I apologize for these "meta" questions - I've found SUN-RGB-D can be a bit unstable, and I think the evaluation standard used for this work is good for comparison
Hi, we trained 5 models on 5 seeds and for each model we evaluated 5 times on 5 seeds. For mAP@0.25, the std of 5 models( averaged score over 5-times evaluation) is about 0.25; for mAP@0.5, the std is about 0.4;
Hi Ze,
Thanks for the reply! May I ask how did you set the seeds for training? The rng_seed
parsed in train_dist.py
seems not used in that training script.
And may I also ask why we need set seeds for evaluation? I checked the log file for evaluation and found out that each evaluation does have different results. But I don't quite understand why there could be randomness happening in the evaluation phase as model parameters should be fixed, right? Sorry for my dumb question and looking forward to your reply! Thanks!

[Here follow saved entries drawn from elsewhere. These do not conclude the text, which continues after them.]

## src/rtl/readout_v1_if.sv

```systemverilog
// Bus between the exposure sequencer (master) and the row readout generator (slave).
// trigger_i is a one-cycle start pulse with no ready: it is taken only in IDLE with NUM_ROW != 0, and dropped otherwise.
interface readout_v1_if #(
    parameter int CNT_W = 16
);
    logic             trigger_i;
    logic [CNT_W-1:0] T1;
    logic [CNT_W-1:0] T2;
    logic [CNT_W-1:0] T3;
    logic [CNT_W-1:0] T4;
    logic [CNT_W-1:0] T5;
    logic [CNT_W-1:0] T6;
    logic [9:0]       NUM_ROW;
    logic             re_busy;
    logic [9:0]       ROWADD;
    logic             COL_L_EN;
    logic             COL_PRECH;
    logic             CP_MUX_IN;
    logic             MUX_START;
    logic             PIXRES;
    logic             PH1;
    logic             PGA_RES;
    logic             SAMP_R;
    logic             SAMP_S;
    logic             READ_R;
    logic             READ_S;

    modport master (
        output trigger_i, T1, T2, T3, T4, T5, T6, NUM_ROW,
        input  re_busy, ROWADD, COL_L_EN, COL_PRECH, CP_MUX_IN, MUX_START,
               PIXRES, PH1, PGA_RES, SAMP_R, SAMP_S, READ_R, READ_S
    );

    modport slave (
        input  trigger_i, T1, T2, T3, T4, T5, T6, NUM_ROW,
        output re_busy, ROWADD, COL_L_EN, COL_PRECH, CP_MUX_IN, MUX_START,
               PIXRES, PH1, PGA_RES, SAMP_R, SAMP_S, READ_R, READ_S
    );
endinterface

```

## src/rtl/readout_v1.sv

```systemverilog
// Row-sequential readout timing generator: walks NUM_ROW rows of T1 cycles each and
// drives registered column / pixel / CDS strobes from the in-row cycle counter.
module readout_v1 #(
    parameter int CNT_W = 16
) (
    input  logic          CLK,
    input  logic          rst,
    readout_v1_if.slave   bus,
    output logic [0:0]    dbg_state
);
    localparam logic [0:0] ST_IDLE = 1'b0;
    localparam logic [0:0] ST_READ = 1'b1;

    logic [0:0]       state_q, state_d;
    logic [CNT_W-1:0] c_q, c_d;
    logic [CNT_W-1:0] ph_q, ph_d;
    logic [9:0]       row_q, row_d;
    logic [9:0]       nrow_q, nrow_d;
    logic [CNT_W-1:0] t1_q, t1_d, t2_q, t2_d, t3_q, t3_d;
    logic [CNT_W-1:0] t4_q, t4_d, t5_q, t5_d, t6_q, t6_d;
    logic [10:0]      strb_q, strb_d;

    logic [CNT_W:0]   cw, t2w, t3w, t5w, pix_end, mux_end, ph_inc;
    logic [CNT_W-1:0] cp_len;
    logic             cp_on;

    always_comb begin
        state_d = state_q;
        c_d     = c_q;
        row_d   = row_q;
        nrow_d  = nrow_q;
        t1_d    = t1_q;
        t2_d    = t2_q;
        t3_d    = t3_q;
        t4_d    = t4_q;
        t5_d    = t5_q;
        t6_d    = t6_q;

        case (state_q)
            ST_IDLE: begin
                if (bus.trigger_i && (bus.NUM_ROW != 10'd0)) begin
                    state_d = ST_READ;
                    c_d     = '0;
                    row_d   = '0;
                    nrow_d  = bus.NUM_ROW;
                    t1_d    = (bus.T1 == '0) ? CNT_W'(1) : bus.T1;
                    t2_d    = bus.T2;
                    t3_d    = bus.T3;
                    t4_d    = bus.T4;
                    t5_d    = bus.T5;
                    t6_d    = bus.T6;
                end
            end
            default: begin
                if (c_q == t1_q - CNT_W'(1)) begin
                    c_d = '0;
                    if (row_q == nrow_q - 10'd1) begin
                        state_d = ST_IDLE;
                        row_d   = '0;
                    end else begin
                        row_d = row_q + 10'd1;
                    end
                end else begin
                    c_d = c_q + CNT_W'(1);
                end
            end
        endcase
    end

    // Strobes are computed from the next-cycle counter so they register in step with c.
    always_comb begin
        cw      = {1'b0, c_d};
        t2w     = {1'b0, t2_d};
        t3w     = {1'b0, t3_d};
        t5w     = {1'b0, t5_d};
        pix_end = t2w + {1'b0, t6_d};
        mux_end = t5w + {1'b0, t4_d};
        ph_inc  = {1'b0, ph_q} + (CNT_W+1)'(1);

        // ph tracks (c - T5) mod T6 incrementally instead of dividing.
        if (c_d <= t5_d) begin
            ph_d = '0;
        end else if (ph_inc >= {1'b0, t6_d}) begin
            ph_d = '0;
        end else begin
            ph_d = ph_inc[CNT_W-1:0];
        end

        cp_len = ((t6_d >> 1) == '0) ? CNT_W'(1) : (t6_d >> 1);
        if (t6_d == '0) begin
            cp_on = (c_d == t5_d);
        end else begin
            cp_on = (c_d >= t5_d) && (ph_d < cp_len);
        end

        strb_d = '0;
        if (state_d == ST_READ) begin
            strb_d[10] = (cw < t2w);                        // COL_L_EN
            strb_d[9]  = (cw < t3w);                        // COL_PRECH
            strb_d[8]  = cp_on;                             // CP_MUX_IN
            strb_d[7]  = (cw >= t5w) && (cw < mux_end);     // MUX_START
            strb_d[6]  = (cw >= t2w) && (cw < pix_end);     // PIXRES
            strb_d[5]  = (cw >= t3w) && (cw < t2w);         // PH1
            strb_d[4]  = (cw < t3w);                        // PGA_RES
            strb_d[3]  = (cw >= pix_end);                   // SAMP_R
            strb_d[2]  = (cw >= t3w) && (cw < t2w);         // SAMP_S
            strb_d[1]  = (cw >= t2w);                       // READ_R
            strb_d[0]  = (cw >= t5w) && (cw < t2w);         // READ_S
        end
    end

    always_ff @(posedge CLK or negedge rst) begin
        if (!rst) begin
            state_q <= ST_IDLE;
            c_q     <= '0;
            ph_q    <= '0;
            row_q   <= '0;
            nrow_q  <= '0;
            t1_q    <= '0;
            t2_q    <= '0;
            t3_q    <= '0;
            t4_q    <= '0;
            t5_q    <= '0;
            t6_q    <= '0;
            strb_q  <= '0;
        end else begin
            state_q <= state_d;
            c_q     <= c_d;
            ph_q    <= ph_d;
            row_q   <= row_d;
            nrow_q  <= nrow_d;
            t1_q    <= t1_d;
            t2_q    <= t2_d;
            t3_q    <= t3_d;
            t4_q    <= t4_d;
            t5_q    <= t5_d;
            t6_q    <= t6_d;
            strb_q  <= strb_d;
        end
    end

    assign dbg_state     = state_q;
    assign bus.re_busy   = (state_q == ST_READ);
    assign bus.ROWADD    = row_q;
    assign bus.COL_L_EN  = strb_q[10];
    assign bus.COL_PRECH = strb_q[9];
    assign bus.CP_MUX_IN = strb_q[8];
    assign bus.MUX_START = strb_q[7];
    assign bus.PIXRES    = strb_q[6];
    assign bus.PH1       = strb_q[5];
    assign bus.PGA_RES   = strb_q[4];
    assign bus.SAMP_R    = strb_q[3];
    assign bus.SAMP_S    = strb_q[2];
    assign bus.READ_R    = strb_q[1];
    assign bus.READ_S    = strb_q[0];
endmodule

```

## src/flat_wrapper.sv

```systemverilog
// flat-port wrapper written by rule: the top's interface ports become plain ports
module readout_v1_flat 
#(
    parameter int CNT_W = 16
)
  (CLK, rst, dbg_state, bus_trigger_i, bus_T1, bus_T2, bus_T3, bus_T4, bus_T5, bus_T6, bus_NUM_ROW, bus_re_busy, bus_ROWADD, bus_COL_L_EN, bus_COL_PRECH, bus_CP_MUX_IN, bus_MUX_START, bus_PIXRES, bus_PH1, bus_PGA_RES, bus_SAMP_R, bus_SAMP_S, bus_READ_R, bus_READ_S);
  readout_v1_if #(.CNT_W(CNT_W)) bus_i ();
  input  logic CLK;
  input  logic rst;
  output logic [0:0] dbg_state;
  input wire logic [$bits(bus_i.trigger_i)-1:0] bus_trigger_i;
  input wire logic [$bits(bus_i.T1)-1:0] bus_T1;
  input wire logic [$bits(bus_i.T2)-1:0] bus_T2;
  input wire logic [$bits(bus_i.T3)-1:0] bus_T3;
  input wire logic [$bits(bus_i.T4)-1:0] bus_T4;
  input wire logic [$bits(bus_i.T5)-1:0] bus_T5;
  input wire logic [$bits(bus_i.T6)-1:0] bus_T6;
  input wire logic [$bits(bus_i.NUM_ROW)-1:0] bus_NUM_ROW;
  output wire logic [$bits(bus_i.re_busy)-1:0] bus_re_busy;
  output wire logic [$bits(bus_i.ROWADD)-1:0] bus_ROWADD;
  output wire logic [$bits(bus_i.COL_L_EN)-1:0] bus_COL_L_EN;
  output wire logic [$bits(bus_i.COL_PRECH)-1:0] bus_COL_PRECH;
  output wire logic [$bits(bus_i.CP_MUX_IN)-1:0] bus_CP_MUX_IN;
  output wire logic [$bits(bus_i.MUX_START)-1:0] bus_MUX_START;
  output wire logic [$bits(bus_i.PIXRES)-1:0] bus_PIXRES;
  output wire logic [$bits(bus_i.PH1)-1:0] bus_PH1;
  output wire logic [$bits(bus_i.PGA_RES)-1:0] bus_PGA_RES;
  output wire logic [$bits(bus_i.SAMP_R)-1:0] bus_SAMP_R;
  output wire logic [$bits(bus_i.SAMP_S)-1:0] bus_SAMP_S;
  output wire logic [$bits(bus_i.READ_R)-1:0] bus_READ_R;
  output wire logic [$bits(bus_i.READ_S)-1:0] bus_READ_S;
  assign bus_i.trigger_i = bus_trigger_i;
  assign bus_i.T1 = bus_T1;
  assign bus_i.T2 = bus_T2;
  assign bus_i.T3 = bus_T3;
  assign bus_i.T4 = bus_T4;
  assign bus_i.T5 = bus_T5;
  assign bus_i.T6 = bus_T6;
  assign bus_i.NUM_ROW = bus_NUM_ROW;
  assign bus_re_busy = bus_i.re_busy;
  assign bus_ROWADD = bus_i.ROWADD;
  assign bus_COL_L_EN = bus_i.COL_L_EN;
  assign bus_COL_PRECH = bus_i.COL_PRECH;
  assign bus_CP_MUX_IN = bus_i.CP_MUX_IN;
  assign bus_MUX_START = bus_i.MUX_START;
  assign bus_PIXRES = bus_i.PIXRES;
  assign bus_PH1 = bus_i.PH1;
  assign bus_PGA_RES = bus_i.PGA_RES;
  assign bus_SAMP_R = bus_i.SAMP_R;
  assign bus_SAMP_S = bus_i.SAMP_S;
  assign bus_READ_R = bus_i.READ_R;
  assign bus_READ_S = bus_i.READ_S;
  readout_v1 #(.CNT_W(CNT_W)) u_core (.CLK(CLK), .rst(rst), .bus(bus_i), .dbg_state(dbg_state));
endmodule
```

## config.mk

```make
export PLATFORM = sky130hd
export DESIGN_NAME = readout_v1_flat
export DESIGN_NICKNAME = d
export VERILOG_FILES = /design/src/rtl/readout_v1_if.sv /design/src/rtl/readout_v1.sv /design/src/flat_wrapper.sv
export SDC_FILE = /design/constraint.sdc
export NUM_CORES = 1
export LEC_CHECK = 0
export BUFFER_PORTS_ARGS = -buffer_cell sky130_fd_sc_hd__buf_2
export CAP_MARGIN = 20
export CORE_MARGIN = 1.5
export CORE_UTILIZATION = 46
export CTS_BUF_LIST = sky130_fd_sc_hd__clkbuf_16
export CTS_CLUSTER_DIAMETER = 40
export DETAILED_ROUTE_END_ITERATION = 16
export PLACE_DENSITY = 0.65
export SYNTH_ARGS = -nofsm -noshare
export SYNTH_HDL_FRONTEND = slang
export SYNTH_SLANG_ARGS = --single-unit
export TNS_END_PERCENT = 10
```

## constraint.sdc

```tcl
create_clock -name CLK -period 8.6 [get_ports CLK]
set_input_delay 0 -clock CLK [delete_from_list [all_inputs] [get_ports CLK]]
set_output_delay 0 -clock CLK [all_outputs]
set_load 0.02 [all_outputs]
```

==> results by group, run 1 <==
Clock tree
  • CTS tree: done
  • # Post-CTS Setup Buffers: 0
  • Post-CTS Hold Fix Bufs: 107
  • Root Buffer: clkbuf_16
  • Clock H-tree levels: 4
  • CTS Sinks: 158
  • Max Buffers Root-to-Sink: 2
  • Clock Latency Late Sink: 0.44 ns
  • Num CTS Buffers: 17
  • CTS clock-pin slew for the worst setup and hold paths: 0.07 ns
  • # resized after CTS: 0

Routing
  • Via/cell ratio: 5.586
  • Via Count: 9714
  • # DRC: 0
  • Drt pass-1 iters: 5
  • WL per Instance: 18.07 um
  • Iter 0 DRT Violations: 640
  • Total Routed Length: 31430 um
  • ANT nets after route: 0

Critical path
  • Slowest Stage Delay on Critical Path: 0.84 ns
  • R2r setup slk: 1.50 ns
  • Startpoint Class: register
  • Reg-to-Reg Start: u_core.t1_q[8]
  • Worst Path Max Fanout: 18
  • Crit-path cells: or4_1, or4_4, or4_4, a221oi_2, nand4_1, or2b_1, nor2_1, ha_1, nand4_1, a211oi_1, a21o_1, or4b_2, nor2b_1, ha_1, a21oi_1, nor2b_1, o21ai_0, nand2b_1, a211oi_1, o221ai_1, a211o_1, a31oi_1
  • CP Capture Point: u_core.strb_q[8]
  • Crit path kind: reg2reg
  • Worst path arrival time: 7.45 ns
  • Crit path capture type: register
  • Worst r2r path cells: 22
  • Worst path slowest cell: or4b_2
  • Required @ worst endpoint: 8.96 ns
  • Reg-to-reg endpoint: u_core.strb_q[8]
  • Setup crit start: u_core.t1_q[8]

Timing
  • Min Tclk post-route: 7.096 ns
  • Setup TNS: 0 ns
  • Final setup violation count: 0
  • Slew Limit Headroom: 34.28%
  • Hold Vio Cnt, Final: 0
  • Final period utilization: 82.51%
  • Max Clk Rate: 0.1409 GHz
  • Worst Clk Skew: 0.009439 ns
  • Final slew viol count: 0
  • Tightest Pin Transition: 0.9858 ns
  • RSZ-0062 raised after global routing: no

Finish
  • # diodes: 0
  • Area Overhead vs Synth: 23.85%
  • Nets: 1658
  • Core Util, Final: 58.07%
  • Final instance area: 14120 um2
  • Layout cells sized above 1: 16.04%

Global routing
  • Initial antenna violation count: 0
  • Gr ovfl total: 0
  • Total Routing Usage GR: 24.91%
  • Largest net degree at the start of global routing: 82
  • First-pass GRT wire length: 50030 um
  • Vias in the first global route: 9504

Logic synthesis
  • Syn Nets: 1419
  • Number of enable flip-flop cells after synthesis: 0
  • FF+latch count, synth: 158
  • Synth async-reset ratio: 100.0%
  • Synthesized area per cell: 9.805 um2
  • Sequential fraction of the synthesis area: 34.67%
  • Syn Inst Count: 1163
  • Mapped Area: 11400 um2
  • Distinct cell type count after synthesis: 70
  • Yosys Warn Count: 0
  • Ys flop type: dfrtp_1

Floorplan
  • Total core area: 24320 um2
  • Die height: 160.5 um
  • Die Area: 25740 um2
  • Core Rows: 57
  • Die W: 160.5 um
  • Initial Utilization: 46.89%
  • I/O Pins: 132

Pwr
  • Worst VDD drop: 0.0001243 V
  • Static leakage: 6.870 nW
  • Power Total: 2.826 mW
  • Pwr dens: 200.1 nW/um2

Outcome
  • Status: finished clean

Worst hold path
  • Hold WC Path Type: in2async

Place
  • Dpl hpwl: 23350 um
  • Port Buf Inserts: 131
  • Placer Congestion: 0.9113
  • Placed instance area: 12430 um2

Run
  • Max Cap Violations: 0
## layout by cell type (no fill, tap or decap), drive strengths merged, types with 4 or more instances in the layout
master / count
dfrtp: 158
ha: 145
buf: 141
dlygate4sd3: 107
inv: 100
mux2i: 79
nor2: 60
nand2: 54
a21oi: 48
o21ai: 43
mux2: 42
xor2: 39
xnor2: 36
nand4: 31
nand3: 30
a21o: 28
nor3: 27
nor2b: 24
nor4: 18
clkbuf: 17
nand2b: 15
and3: 14
a211oi: 13
o21a: 13
a31oi: 10
nor3b: 8
o22ai: 8
or3: 8
or4: 7
a211o: 6
o41ai: 5
o221ai: 5
o21bai: 5
clkinv: 5
nand3b: 4
o31ai: 4
o211ai: 4
bufinv: 4
## area by class of cell
type	instances	area (um2)
inverters	96	360.3
flip-flops and latches	158	3954
clock inverters	15	195.2
clock buffers	17	425.4
fillers	2098	10200
repair buffers	248	1808
well taps	324	405.4
multi-input cells	881	6975
## sequential cells by signal (all words and copies together) (netlist names), 9 cells and up
name and flops:
u_core.strb_q 9, u_core.t5_q 16, u_core.t3_q 16, u_core.t4_q 16
u_core.t2_q 16, u_core.ph_q 16, u_core.bus.ROWADD 10, u_core.c_q 16
u_core.t1_q 16, u_core.nrow_q 10, u_core.t6_q 16
## logic make-up (layout without fill, tap and decap cells)
group           after synthesis  after routing  share of synthesized area (%)
xor+xnor                     76             76                          5.969
simple gates                317            317                          14.86
mux                         121            121                          11.08
flops                       158            158                          34.67
buf+inv                     124            376                          4.224
compound gates              220            220                          12.94
fa+ha+maj                   147            147                          16.26
## critical path: cells and delay by family, from the launching register on
family	cells	cell delay (ns)
and+or+nand+nor	11	4.00
AOI/OAI and AO/OA	9	1.88
adders and majority gates	2	0.67
DFF	1	0.46
## how the worst min path moves through the flow
stage,start,endpoint,slack [ns],depth (start not counted)
floorplan,rst,u_core.bus.ROWADD[0],-0.30,0
global placement,rst,u_core.t3_q[5],0.11,1
detailed placement,rst,u_core.bus.ROWADD[3],0.10,1
CTS,rst,u_core.t3_q[5],0.24,2
global route,rst,u_core.bus.ROWADD[4],0.28,2
finish,rst,u_core.bus.ROWADD[4],0.20,2
## per-stage QoR
| stage | hold WS [ns] | setup slack, ns | std cells |
|---|---|---|---|
| final | 0.1974 | 1.504 | 1739 |
| after global routing | 0.2754 | 1.037 | 1739 |
| after CTS | 0.2417 | 1.511 | 1739 |
| after detailed placement | 0.1046 | 1.538 | 1600 |
| after global placement | 0.1125 | 1.686 | 1600 |
| after floorplan | -0.2956 | 2.363 | 1163 |
## report_power, final
group	switching, mW	internal, mW	leakage [nW]
combinational	0.613	0.481	4.58
clock	0.329	0.485	0.304
sequential	0.0864	0.831	1.99
total	1.03	1.80	6.87
## routing by layer
layer / routed length (um) / up-vias / global-route usage [%]
li1: - / 4727 / -
met3: 1584 / 51 / 3.512
met5: 0 / - / 0
met2: 14600 / 305 / 41.01
met1: 14510 / 4631 / 33.70
met4: 733 / 0 / 8.411
## Yosys cell counts (all sizes together) (8+ instances only)
cell type	n	share of area [%]
nand2b	15	0.82
ha	145	16
buf	14	0.60
o21ai	43	1.9
xnor2	36	2.8
o22ai	8	0.44
inv	96	3.2
nand3	30	1.3
and3	14	0.77
nor2b	24	1.3
or3	8	0.45
xor2	39	3.0
a211oi	13	0.86
nand4	31	1.7
nor4	18	0.99
a31oi	10	0.55
dfrtp	158	35
nor3	27	1.2
mux2	42	4.1
nor3b	8	0.53
nor2	60	2.0
o21a	13	0.86
mux2i	79	6.9
a21o	28	1.8
clkbuf	14	0.46
nand2	54	1.8
a21oi	48	2.1
(Power assumes the default switching activity.)
==> inputs of run 2 (changes only) <==
--- a/config.mk
+++ b/config.mk
@@ -5,6 +5,7 @@
 export SDC_FILE = /design/constraint.sdc
 export NUM_CORES = 1
 export LEC_CHECK = 0
+export ABC_AREA = 1
 export BUFFER_PORTS_ARGS = -buffer_cell sky130_fd_sc_hd__buf_2
 export CAP_MARGIN = 20
 export CORE_MARGIN = 1.5
@@ -12,7 +13,7 @@
 export CTS_BUF_LIST = sky130_fd_sc_hd__clkbuf_16
 export CTS_CLUSTER_DIAMETER = 40
 export DETAILED_ROUTE_END_ITERATION = 16
-export PLACE_DENSITY = 0.65
+export PLACE_DENSITY = 0.68
 export SYNTH_ARGS = -nofsm -noshare
 export SYNTH_HDL_FRONTEND = slang
 export SYNTH_SLANG_ARGS = --single-unit
==> constraint.sdc (replaced) <==
create_clock -name CLK -period 6.2 [get_ports CLK]
set_input_delay 0 -clock CLK [delete_from_list [all_inputs] [get_ports CLK]]
set_output_delay 0 -clock CLK [all_outputs]
set_load 0.02 [all_outputs]
==> run 2 against run 1 <==
Compared with the run above: critical path depth grew 9; critical endpoint unchanged; sequential power is 37% higher; critical path type unchanged; core utilization is 2.3 points lower; die area is 2.7% higher; clock power up 24%; first-iteration DRC count is 4.4% higher; largest cell class unchanged; routed wire length up 1.6%.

I also wanted to ask - when I try evaluating the model, I'm getting a really long inference estimated time (10 hrs) for single gpu, single batch. When I enable faster_eval, it comes down to around 1 hour, but that still seems to be really high. When I remove the "parse_predictions" part entirely, it finally comes down to around 7 minutes, but I do think that NMS is necessary (I think nms is done in parse_predictions). Is there something wrong with my setup, by any chance?
and @xwhjy , I believe different seeds for evaluation is needed for different samples of 20k points from the 50k saved points.
Hi @Divadi @zeliu98 , I also find the evaluation process is very slow. Have you find out which part slows down the evaluation?10 hours seems too slow.
Hi, thank you for releasing your codebase!
I wanted to ask - SUN-RGBD results seem to be unstable. I was wondering if you trained a single model and evaluated on 5 seeds, or you trained 5 models on different seeds?
Further, did you notice some variations between training runs?